L’éruption du Piton de la Fournaise franchit un nouveau cap. Ce mercredi 1er avril au soir, un bras de lave a traversé la route nationale 2, à environ 300 mètres au sud de la précédente coupure. Le phénomène s’est produit vers 21h25, confirmant les craintes exprimées plus tôt dans la journée par les volcanologues.
Un danger réel pour les personnes dans le secteur
Depuis ce jeudi matin, l’activité reste soutenue. De nouveaux bras secondaires atteignent la RN2, tandis que d’autres se situent à moins de 10 mètres de la chaussée. La progression de la lave demeure active et imprévisible, dans un contexte marqué par une sismicité élevée avec près de 70 séismes enregistrés en quelques heures.
Face à cette situation, les autorités ont renforcé les mesures de sécurité. Les barrières ont été reculées et le périmètre d’exclusion élargi du côté de Saint-Philippe.

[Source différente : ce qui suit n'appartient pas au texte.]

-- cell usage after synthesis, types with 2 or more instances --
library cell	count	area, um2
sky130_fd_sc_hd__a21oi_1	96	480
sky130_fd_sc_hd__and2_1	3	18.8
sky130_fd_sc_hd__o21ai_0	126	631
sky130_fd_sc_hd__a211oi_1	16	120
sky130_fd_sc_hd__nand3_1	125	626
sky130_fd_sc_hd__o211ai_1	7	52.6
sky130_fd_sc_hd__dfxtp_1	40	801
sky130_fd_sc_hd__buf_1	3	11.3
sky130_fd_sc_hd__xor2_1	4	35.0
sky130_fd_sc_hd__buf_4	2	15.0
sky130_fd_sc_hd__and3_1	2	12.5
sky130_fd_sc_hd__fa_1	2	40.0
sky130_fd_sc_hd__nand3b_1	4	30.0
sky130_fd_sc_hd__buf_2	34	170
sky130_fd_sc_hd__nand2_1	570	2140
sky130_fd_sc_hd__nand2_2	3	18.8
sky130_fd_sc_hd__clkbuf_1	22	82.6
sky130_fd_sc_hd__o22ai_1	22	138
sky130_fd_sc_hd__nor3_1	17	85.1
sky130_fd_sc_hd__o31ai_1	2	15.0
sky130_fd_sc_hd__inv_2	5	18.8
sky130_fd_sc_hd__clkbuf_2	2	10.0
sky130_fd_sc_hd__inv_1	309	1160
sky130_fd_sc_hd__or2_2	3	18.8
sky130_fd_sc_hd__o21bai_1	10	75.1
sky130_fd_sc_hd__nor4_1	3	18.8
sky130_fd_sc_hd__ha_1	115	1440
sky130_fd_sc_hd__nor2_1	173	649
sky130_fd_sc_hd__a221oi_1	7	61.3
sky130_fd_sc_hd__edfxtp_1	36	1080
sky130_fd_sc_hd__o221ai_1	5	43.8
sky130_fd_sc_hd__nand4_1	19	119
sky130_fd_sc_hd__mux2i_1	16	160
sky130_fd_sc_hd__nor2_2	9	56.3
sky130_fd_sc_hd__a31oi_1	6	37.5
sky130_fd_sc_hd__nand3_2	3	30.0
===== config.mk =====
export PLATFORM = sky130hd
export DESIGN_NAME = meter_ctrl
export DESIGN_NICKNAME = d
export VERILOG_FILES = /design/src/rtl/meter_pkg.sv /design/src/rtl/meter_ctrl_bcd_add4_sat.sv /design/src/rtl/meter_ctrl.sv
export SDC_FILE = /design/constraint.sdc
export NUM_CORES = 1
export LEC_CHECK = 0
export ABC_AREA = 0
export CAP_MARGIN = 20
export CORE_UTILIZATION = 56
export DETAILED_ROUTE_END_ITERATION = 8
export GPL_TIMING_DRIVEN = 0
export HOLD_SLACK_MARGIN = 0.03
export PLACE_DENSITY = 0.9
export SETUP_SLACK_MARGIN = 0.5
export SYNTH_ARGS = -nofsm -noshare
export SYNTH_HDL_FRONTEND = slang
export SYNTH_HIERARCHICAL = 1
export SYNTH_SLANG_ARGS = --single-unit

===== constraint.sdc =====
create_clock -name CLK -period 7.1 [get_ports CLK]
set_input_delay 0.71 -clock CLK [delete_from_list [all_inputs] [get_ports CLK]]
set_output_delay 0.71 -clock CLK [all_outputs]
set_load 0.005 [all_outputs]

===== src/rtl/meter_pkg.sv =====
// Shared types and constants for the traffic-meter controller.
//   state_e : controller sequencing states
//   req_e   : winning input-edge request
//   band_e  : display flash band derived from the current count
package meter_pkg;

  typedef enum logic [1:0] {ST_RUN, ST_CALC, ST_LOAD} state_e;

  typedef enum logic [2:0] {
    REQ_NONE, REQ_B0, REQ_B1, REQ_B2, REQ_B3, REQ_SW0, REQ_SW1
  } req_e;

  typedef enum logic [1:0] {BAND_ZERO, BAND_LOW, BAND_OFF} band_e;

  localparam logic [15:0] BCD_SAT = 16'h9999;

endpackage


===== src/rtl/meter_ctrl_bcd_add4_sat.sv =====
// 4-digit BCD adder, saturating at 9999.
//   a, b : 4-digit BCD operands
//   sum  : a + b in BCD, or 9999 on carry out of the thousands digit
module bcd_add4_sat
  import meter_pkg::*;
(
  input  logic [15:0] a,
  input  logic [15:0] b,
  output logic [15:0] sum
);

  logic [4:0]  dsum;
  logic        carry;
  logic [15:0] raw;

  // Digit-serial ripple: a digit total above 9 is corrected by +6 and
  // carries into the next digit.
  always_comb begin
    dsum  = '0;
    carry = 1'b0;
    raw   = '0;
    for (int i = 0; i < 4; i++) begin
      dsum = {1'b0, a[4*i +: 4]} + {1'b0, b[4*i +: 4]} + {4'b0, carry};
      if (dsum > 5'd9) begin
        dsum  = dsum + 5'd6;
        carry = 1'b1;
      end else begin
        carry = 1'b0;
      end
      raw[4*i +: 4] = dsum[3:0];
    end
    sum = carry ? BCD_SAT : raw;
  end

endmodule


===== src/rtl/meter_ctrl.sv =====
// Controller for the 4-digit cascaded BCD down-counter of the traffic meter.
//   CLK, CLR       : clock, synchronous active-high reset
//   B0..B3, SW0/1  : add-time buttons and preset switches (levels)
//   Q1..Q4         : current count digits (Q1 = ones)
//   D1..D4         : load value for the counters
//   LOAD           : one-cycle counter load strobe
//   ENABLE         : one-cycle decrement strobe
//   BLANK          : display dark when 1
//   BUSY           : high while a request is being sequenced
module meter_ctrl
  import meter_pkg::*;
#(
  parameter int unsigned TICK_DIV   = 100000000,
  parameter logic [15:0] ADD0       = 16'h0010,
  parameter logic [15:0] ADD1       = 16'h0180,
  parameter logic [15:0] ADD2       = 16'h0200,
  parameter logic [15:0] ADD3       = 16'h0550,
  parameter logic [15:0] PRE0       = 16'h0010,
  parameter logic [15:0] PRE1       = 16'h0205,
  parameter logic [15:0] LOW_THRESH = 16'h0200
) (
  input  logic       CLK,
  input  logic       CLR,
  input  logic       B0,
  input  logic       B1,
  input  logic       B2,
  input  logic       B3,
  input  logic       SW0,
  input  logic       SW1,
  input  logic [3:0] Q1,
  input  logic [3:0] Q2,
  input  logic [3:0] Q3,
  input  logic [3:0] Q4,
  output logic [3:0] D1,
  output logic [3:0] D2,
  output logic [3:0] D3,
  output logic [3:0] D4,
  output logic       LOAD,
  output logic       ENABLE,
  output logic       BLANK,
  output logic       BUSY
);

  localparam int unsigned   PW       = $clog2(TICK_DIV);
  localparam logic [PW-1:0] PRE_LAST = PW'(TICK_DIV - 1);
  localparam logic [PW-1:0] PRE_HALF = PW'(TICK_DIV / 2 - 1);

  state_e        state, state_nxt;
  req_e          req, req_q;
  band_e         band, band_q;
  logic [5:0]    lvl, lvl_prev, rise;
  logic [PW-1:0] pres;
  logic          tick, half_tick, tick_pend, blank_q;
  logic [15:0]   count, addend, sum, d_q;

  assign count = {Q4, Q3, Q2, Q1};
  assign lvl   = {SW1, SW0, B3, B2, B1, B0};
  assign rise  = lvl & ~lvl_prev;

  // Highest bit of rise wins; the rest are simply dropped.
  always_comb begin
    req = REQ_NONE;
    if      (rise[5]) req = REQ_SW1;
    else if (rise[4]) req = REQ_SW0;
    else if (rise[3]) req = REQ_B3;
    else if (rise[2]) req = REQ_B2;
    else if (rise[1]) req = REQ_B1;
    else if (rise[0]) req = REQ_B0;
  end

  always_comb begin
    case (req_q)
      REQ_B1:  addend = ADD1;
      REQ_B2:  addend = ADD2;
      REQ_B3:  addend = ADD3;
      default: addend = ADD0;
    endcase
  end

  bcd_add4_sat u_add (.a(count), .b(addend), .sum(sum));

  always_ff @(posedge CLK) begin
    if (CLR) state <= ST_RUN;
    else     state <= state_nxt;
  end

  // Edges seen outside RUN never leave RUN, so they are lost by design.
  always_comb begin
    state_nxt = state;
    case (state)
      ST_RUN:  if (req != REQ_NONE) state_nxt = ST_CALC;
      ST_CALC: state_nxt = ST_LOAD;
      ST_LOAD: state_nxt = ST_RUN;
      default: state_nxt = ST_RUN;
    endcase
  end

  assign tick      = (pres == PRE_LAST);
  assign half_tick = tick || (pres == PRE_HALF);

  always_comb begin
    if (count == 16'h0)           band = BAND_ZERO;
    else if (count < LOW_THRESH)  band = BAND_LOW;
    else                          band = BAND_OFF;
  end

  always_ff @(posedge CLK) begin
    if (CLR) begin
      req_q     <= REQ_NONE;
      lvl_prev  <= lvl;   // held inputs do not register as edges after reset
      d_q       <= '0;
      pres      <= '0;
      tick_pend <= 1'b0;
      blank_q   <= 1'b0;
      band_q    <= BAND_OFF;
    end else begin
      lvl_prev <= lvl;
      if (state == ST_RUN && req != REQ_NONE) req_q <= req;
      if (state == ST_CALC) begin
        case (req_q)
          REQ_SW1: d_q <= PRE1;
          REQ_SW0: d_q <= PRE0;
          default: d_q <= sum;
        endcase
      end
      pres <= tick ? '0 : pres + PW'(1);
      // A tick during CALC/LOAD is held and spent on the first RUN cycle.
      if (state != ST_RUN) begin
        if (tick) tick_pend <= 1'b1;
      end else begin
        tick_pend <= 1'b0;
      end
      // Changing band restarts the flash with the display lit.
      if (band != band_q) blank_q <= 1'b0;
      else begin
        case (band)
          BAND_ZERO: if (half_tick) blank_q <= ~blank_q;
          BAND_LOW:  if (tick)      blank_q <= ~blank_q;
          default:   blank_q <= 1'b0;
        endcase
      end
      band_q <= band;
    end
  end

  assign {D4, D3, D2, D1} = d_q;
  assign LOAD   = (state == ST_LOAD);
  assign BUSY   = (state != ST_RUN);
  assign ENABLE = (state == ST_RUN) && (tick || tick_pend) && (count != 16'h0);
  assign BLANK  = blank_q;

endmodule

# After elaboration in Yosys (flattened, before gate mapping)
# Index checks and enable logic that the tools add are counted.
# classes
n_addsub,12
magnitude_cmp,5
eq_ne,14
muxes,24
bitwise,4
n_reduce_logical,15
# ops
op,n
$pmux 11 s3,1
$pmux 16 s2,1
$add 27x1->27 const B,1
$eq 27x26->1 const B,1
$eq 27x27->1 const B,1
$gt 5x4->1 const B,4
$add 4x3->4 const B,4
$logic_not 16->1,1
$lt 16x10->1 const B,1
$mux 16,1
$mux 4,4
$reduce_bool 16->1,1
$add 5x1->5,3
$add 4x4->5,2
$mux 2,5
$eq 3x3->1 const B,3
$mux 3,3
$mux 1,7
$and 6x6->6,1
$eq 3x2->1 const B,2
$ne 2x2->1 const B,3
$not 6->6,1
$reduce_or 2->1,3
$add 4x1->5 const B,1
13 further kinds,19
# word_totals
reg_bits,58
input_bits,24
out_inout_bits,20
word_cells,82

# Depth between registers and ports, before layout
# Gate-level depths: netlist (run 1).
# depth
word_depth,16
depth_mapped,28
mapped_depth_nobuf,28

# Hierarchy
# The synthesis (run 1) kept the hierarchy.
# modules_own_cells
mod,instances,cells_each,area_per_inst_um2,seq_area_each_um2
meter_ctrl,1,276,2432.3,1161.1
bcd_add4_sat,1,129,1024.7,0.0

# Least setup slack after synthesis (run 1)
# No wires, ideal clock.
# synth_timing
path_type,input -> register
start,input Q1[2]
end,register d_q[4]
setup_ps,128
arrival_ps,5552
required_ps,6972
path_slack_ps,1420
cell_stages,26
path_buffers,0
path_cell_list,ha_1 -> xnor2_2 -> inv_2 -> nand2_2 -> a21oi_1 -> fa_1 -> inv_1 -> fa_1 -> a21o_1 -> a21oi_2 -> o21a_1 -> fa_1 -> inv_1 -> fa_1 -> a21o_1 -> a21oi_2 -> o21a_1 -> fa_1 -> inv_1 -> fa_1 -> a21o_1 -> a21oi_2 -> o21a_1 -> nand2_1 -> a221oi_1 -> nor2_1
# synth_between
elab_chain_cells,14
# synth_lines
item,line,source
start: declaration,meter_ctrl.sv:30,"input logic [3:0] Q1,"
$add 4x4->5 *,meter_ctrl_bcd_add4_sat.sv:23,"dsum = {1'b0, a[4*i +: 4]} + {1'b0, b[4*i +: 4]} + {4'b0, carry};"
$gt 5x4->1 *,meter_ctrl_bcd_add4_sat.sv:24,if (dsum > 5'd9) begin
$mux 1 *,meter_ctrl_bcd_add4_sat.sv:24,
$add 5x1->5 *,meter_ctrl_bcd_add4_sat.sv:23,
$gt 5x4->1,meter_ctrl_bcd_add4_sat.sv:24,
$mux 1,meter_ctrl_bcd_add4_sat.sv:24,
$add 5x1->5,meter_ctrl_bcd_add4_sat.sv:23,
$gt 5x4->1,meter_ctrl_bcd_add4_sat.sv:24,
$mux 1,meter_ctrl_bcd_add4_sat.sv:24,
$add 5x1->5,meter_ctrl_bcd_add4_sat.sv:23,
$gt 5x4->1,meter_ctrl_bcd_add4_sat.sv:24,
$mux 1,meter_ctrl_bcd_add4_sat.sv:24,
$mux 16 *,meter_ctrl_bcd_add4_sat.sv:32,sum = carry ? BCD_SAT : raw;
named net sum[4],meter_ctrl.sv:54,"logic [15:0] count, addend, sum, d_q;"
$pmux 16 s2 *,meter_ctrl.sv:120,case (req_q)
end signal: assignment,meter_ctrl.sv:123,default: d_q <= sum;
end: declaration,meter_ctrl.sv:54,
# Mark *: on every way through the listed nets, which the timed path passes. The rest lies on a longest branch.
# A chain may end at the register's enable or synchronous reset.

# Worst setup path in the final report (run 1)
# layout_timing
start,input Q1[2]
end,register d_q[11]
# layout_between
elab_chain_cells,14
# layout_lines
item,line
$add 4x4->5 *,meter_ctrl_bcd_add4_sat.sv:23
$gt 5x4->1 *,meter_ctrl_bcd_add4_sat.sv:24
$mux 1 *,meter_ctrl_bcd_add4_sat.sv:24
$add 5x1->5 *,meter_ctrl_bcd_add4_sat.sv:23
$gt 5x4->1 *,meter_ctrl_bcd_add4_sat.sv:24
$mux 1 *,meter_ctrl_bcd_add4_sat.sv:24
$add 5x1->5 *,meter_ctrl_bcd_add4_sat.sv:23
$gt 5x4->1,meter_ctrl_bcd_add4_sat.sv:24
$mux 1,meter_ctrl_bcd_add4_sat.sv:24
$add 5x1->5,meter_ctrl_bcd_add4_sat.sv:23
$gt 5x4->1,meter_ctrl_bcd_add4_sat.sv:24
$mux 1,meter_ctrl_bcd_add4_sat.sv:24
$mux 16 *,meter_ctrl_bcd_add4_sat.sv:32
named net sum[11],meter_ctrl.sv:54
$pmux 16 s2 *,meter_ctrl.sv:120
# Marked as above.

==> results of run 1 <==
## sequential cells by signal, indices dropped and copies added, names as in the netlist
name,flops
req_q,3
lvl_prev,6
d_q,16
band_q,2
BLANK,1
state,2
pres,27
tick_pend,1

La préfecture alerte sur un risque concret d’encerclement pour les personnes qui s’aventureraient au-delà des zones autorisées, notamment dans les espaces forestiers situés entre les différentes coulées.

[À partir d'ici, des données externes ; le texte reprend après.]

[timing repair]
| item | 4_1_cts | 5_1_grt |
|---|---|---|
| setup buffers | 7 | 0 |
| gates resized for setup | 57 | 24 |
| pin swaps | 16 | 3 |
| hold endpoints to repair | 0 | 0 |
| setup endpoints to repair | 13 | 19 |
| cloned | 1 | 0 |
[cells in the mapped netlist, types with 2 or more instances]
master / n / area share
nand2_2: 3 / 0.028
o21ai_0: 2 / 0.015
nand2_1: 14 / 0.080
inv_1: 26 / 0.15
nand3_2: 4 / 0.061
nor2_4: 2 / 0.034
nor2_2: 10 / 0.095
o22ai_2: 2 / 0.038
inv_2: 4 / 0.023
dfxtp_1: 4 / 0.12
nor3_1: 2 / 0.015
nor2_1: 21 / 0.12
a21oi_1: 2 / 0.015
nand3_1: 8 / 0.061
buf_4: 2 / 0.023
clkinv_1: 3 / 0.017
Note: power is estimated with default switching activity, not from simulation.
$ cat config.mk
export PLATFORM = sky130hd
export DESIGN_NAME = irq_stim_scheduler
export DESIGN_NICKNAME = d
export VERILOG_FILES = /design/src/rtl/irq_stim_scheduler.sv
export SDC_FILE = /design/constraint.sdc
export NUM_CORES = 1
export LEC_CHECK = 0
export CAP_MARGIN = 20
export CORE_ASPECT_RATIO = 1.4
export CORE_MARGIN = 8
export CORE_UTILIZATION = 30
export CTS_BUF_LIST = sky130_fd_sc_hd__clkbuf_2 sky130_fd_sc_hd__clkbuf_4 sky130_fd_sc_hd__clkbuf_8
export DETAILED_ROUTE_END_ITERATION = 10
export PLACE_DENSITY_LB_ADDON = 0.15
export SYNTH_ARGS = -nofsm -noshare
export SYNTH_HDL_FRONTEND = slang
export SYNTH_SLANG_ARGS = --single-unit
$ cat constraint.sdc
create_clock -name clk -period 5.8 [get_ports clk]
set_input_delay 1.45 -clock clk [delete_from_list [all_inputs] [get_ports clk]]
set_output_delay 1.45 -clock clk [all_outputs]
set_load 0.02 [all_outputs]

Sur le site éruptif, l’activité reste intense avec dégazage, remous et débordements observés. En revanche, la réalimentation de la plateforme océanique demeure faible, limitant pour l’instant l’intensité du panache de gaz, même si une évolution rapide reste possible.
Cette nouvelle coupure de la RN2 rappelle la puissance du Piton de la Fournaise et la nécessité absolue de respecter les consignes des autorités. Dans un territoire exposé à des phénomènes naturels majeurs, la sécurité repose avant tout sur la discipline collective et l’anticipation des risques.